Travmedia Travel Magazine of the Year 2020

Travel Media Awards Consumer Publication of the Year Print 2020

Special Interest Magazine/Brand of the Year at the Professional Publishers Association (PPA) Awards

History 
Wanderlust was established in Windsor, Berkshire in 1993 by Paul Morrison and Lyn Hughes, who had observed the absence of a publication combining their interests in wildlife, activities and cultural insights. Morrison died in December 2004 and Hughes took on the roles of publisher, managing director and editor-in-chief. Over the years, the magazine was sold and acquired by several media companies before being privately purchased in January 2020 by Georgios Kipouros - a former AI entrepreneur - who took over as both CEO and editor-in-chief.
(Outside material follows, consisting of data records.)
==> src/rtl/mc_muldiv_unit_if.sv <==
// Operand/result bus between the core control path and the multiply/divide unit.
//
// Handshake: the unit is ready exactly when busy is low. A start seen while busy
// is low launches one operation and latches func3/src_a/src_b in that cycle; the
// operation ends with a single-cycle done pulse (result valid in that cycle and
// held afterwards), or silently when kill is raised before the done cycle.
interface mc_muldiv_unit_if #(
   parameter int XLEN = 32
);
   logic            start;
   logic [2:0]      func3;
   logic [XLEN-1:0] src_a;
   logic [XLEN-1:0] src_b;
   logic            kill;
   logic            busy;
   logic            done;
   logic [XLEN-1:0] result;

   modport master (
      output start, func3, src_a, src_b, kill,
      input  busy, done, result
   );

   modport slave (
      input  start, func3, src_a, src_b, kill,
      output busy, done, result
   );
endinterface
**src/rtl/video_timing_gen.sv**
```systemverilog
// video_timing_gen
// Raster timing generator for the HDMI/DVI output path (pixel clock domain).
//
// Two timelines come out of one pair of raster counters:
//   - request timeline (o_req, o_req_x/y, o_newline, o_newframe): decoded
//     combinationally from the counters, used to prefetch pixels from the
//     frame buffer.
//   - display timeline (o_de, o_hsync, o_vsync, o_x/y): the same information
//     delayed LATENCY cycles so it meets the fetched pixel data at the TMDS
//     encoders.
//
// Ports
//   clk_pixel   pixel clock, the only clock
//   rst         synchronous active-low reset
//   i_run       1 = generate frames; sampled in IDLE and on the last frame cycle
//   o_req       request timeline inside active area
//   o_req_x/y   request coordinates (raw counter values)
//   o_newline   request timeline at last active pixel of any line
//   o_newframe  request timeline at last active pixel of last active line
//   o_de        display enable (o_req delayed LATENCY)
//   o_hsync     horizontal sync at HS_POL, delayed LATENCY
//   o_vsync     vertical sync at VS_POL, delayed LATENCY
//   o_x/y       o_req_x/y delayed LATENCY
module video_timing_gen #(
  parameter int H_ACTIVE = 640,
  parameter int H_FP     = 16,
  parameter int H_SYNC   = 96,
  parameter int H_BP     = 48,
  parameter int V_ACTIVE = 480,
  parameter int V_FP     = 10,
  parameter int V_SYNC   = 2,
  parameter int V_BP     = 33,
  parameter bit HS_POL   = 1'b1,
  parameter bit VS_POL   = 1'b1,
  parameter int LATENCY  = 2,
  localparam int HT = H_ACTIVE + H_FP + H_SYNC + H_BP,
  localparam int VT = V_ACTIVE + V_FP + V_SYNC + V_BP,
  localparam int CW = $clog2((HT > VT) ? HT : VT)
) (
  input  logic          clk_pixel,
  input  logic          rst,
  input  logic          i_run,
  output logic          o_req,
  output logic [CW-1:0] o_req_x,
  output logic [CW-1:0] o_req_y,
  output logic          o_newline,
  output logic          o_newframe,
  output logic          o_de,
  output logic          o_hsync,
  output logic          o_vsync,
  output logic [CW-1:0] o_x,
  output logic [CW-1:0] o_y
);

  localparam logic [CW-1:0] ONE     = CW'(1);
  localparam logic [CW-1:0] H_ACT   = CW'(H_ACTIVE);
  localparam logic [CW-1:0] H_ALAST = CW'(H_ACTIVE - 1);
  localparam logic [CW-1:0] H_SBEG  = CW'(H_ACTIVE + H_FP);
  localparam logic [CW-1:0] H_SEND  = CW'(H_ACTIVE + H_FP + H_SYNC);
  localparam logic [CW-1:0] H_LAST  = CW'(HT - 1);
  localparam logic [CW-1:0] V_ACT   = CW'(V_ACTIVE);
  localparam logic [CW-1:0] V_ALAST = CW'(V_ACTIVE - 1);
  localparam logic [CW-1:0] V_SBEG  = CW'(V_ACTIVE + V_FP);
  localparam logic [CW-1:0] V_SEND  = CW'(V_ACTIVE + V_FP + V_SYNC);
  localparam logic [CW-1:0] V_LAST  = CW'(VT - 1);

  typedef enum logic {ST_IDLE, ST_RUN} state_t;

  // One display-pipeline stage; the valid (req) bit travels in vld_pipe.
  typedef struct packed {
    logic          hs;
    logic          vs;
    logic [CW-1:0] x;
    logic [CW-1:0] y;
  } disp_t;

  state_t        state;
  logic [CW-1:0] cx, cy;
  logic          h_last, v_last;
  logic          running;
  logic          req_raw, hs_raw, vs_raw;
  disp_t         dsp_in, dsp_d;
  logic          de_d;

  assign h_last = (cx == H_LAST);
  assign v_last = (cy == V_LAST);

  // Counters only move in RUN. Entering RUN leaves them at (0,0) for the
  // first cycle; leaving RUN happens on the wrap edge so they are already 0.
  always_ff @(posedge clk_pixel) begin
    if (!rst) begin
      state <= ST_IDLE;
      cx    <= '0;
      cy    <= '0;
    end else begin
      case (state)
        ST_IDLE: if (i_run) state <= ST_RUN;
        ST_RUN: begin
          if (h_last) begin
            cx <= '0;
            if (v_last) begin
              cy <= '0;
              if (!i_run) state <= ST_IDLE;
            end else begin
              cy <= cy + ONE;
            end
          end else begin
            cx <= cx + ONE;
          end
        end
        default: state <= ST_IDLE;
      endcase
    end
  end

  // Gating by rst makes the decoded pulses drop as soon as reset is
  // asserted, not one edge later.
  assign running = (state == ST_RUN) && rst;
  assign req_raw = running && (cx < H_ACT) && (cy < V_ACT);
  assign hs_raw  = running && (cx >= H_SBEG) && (cx < H_SEND);
  assign vs_raw  = running && (cy >= V_SBEG) && (cy < V_SEND);

  assign o_req      = req_raw;
  assign o_req_x    = cx;
  assign o_req_y    = cy;
  assign o_newline  = running && (cx == H_ALAST);
  assign o_newframe = running && (cx == H_ALAST) && (cy == V_ALAST);

  always_comb begin
    dsp_in    = '0;
    dsp_in.hs = hs_raw;
    dsp_in.vs = vs_raw;
    dsp_in.x  = cx;
    dsp_in.y  = cy;
  end

  // Display delay line. It keeps shifting in IDLE so it drains to the
  // inactive state LATENCY cycles after a stop.
  generate
    if (LATENCY == 0) begin : g_nopipe
      assign de_d  = req_raw;
      assign dsp_d = dsp_in;
    end else begin : g_pipe
      logic [LATENCY:1] vld_pipe;
      disp_t            dsp_pipe [LATENCY:1];

      always_ff @(posedge clk_pixel) begin
        if (!rst) begin
          vld_pipe <= '0;
          for (int i = 1; i <= LATENCY; i++) dsp_pipe[i] <= '0;
        end else begin
          vld_pipe[1] <= req_raw;
          dsp_pipe[1] <= dsp_in;
          for (int i = 2; i <= LATENCY; i++) begin
            vld_pipe[i] <= vld_pipe[i-1];
            dsp_pipe[i] <= dsp_pipe[i-1];
          end
        end
      end

      assign de_d  = vld_pipe[LATENCY];
      assign dsp_d = dsp_pipe[LATENCY];
    end
  endgenerate

  // Display outputs forced to their idle values while reset is held, which
  // also covers LATENCY=0 where they would otherwise follow the counters.
  assign o_de    = rst & de_d;
  assign o_hsync = (rst & dsp_d.hs) ? HS_POL : ~HS_POL;
  assign o_vsync = (rst & dsp_d.vs) ? VS_POL : ~VS_POL;
  assign o_x     = rst ? dsp_d.x : '0;
  assign o_y     = rst ? dsp_d.y : '0;

endmodule

```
Hughes - an award winning travel writer - remains an important part of the business as a founding editor and frequently hosts, introduces, and speaks at travel events, as well as on Wanderlust's podcast. 

The magazine includes features on off-the-beaten-track travel; sustainable, alternative destinations; and authentic, experiential trips. The Wanderlust website includes archives from backdated editions alongside informational travel articles.

Wanderlust magazine is also known for its travel photography, with its editorial photos taken by a host of travel photographers from around the globe. For over 20 years, Wanderlust has hosted its annual Wanderlust Travel Photo of the Year competition and event, held in London. The majority of the categories are for amateur photographers, with one being open to professionals. 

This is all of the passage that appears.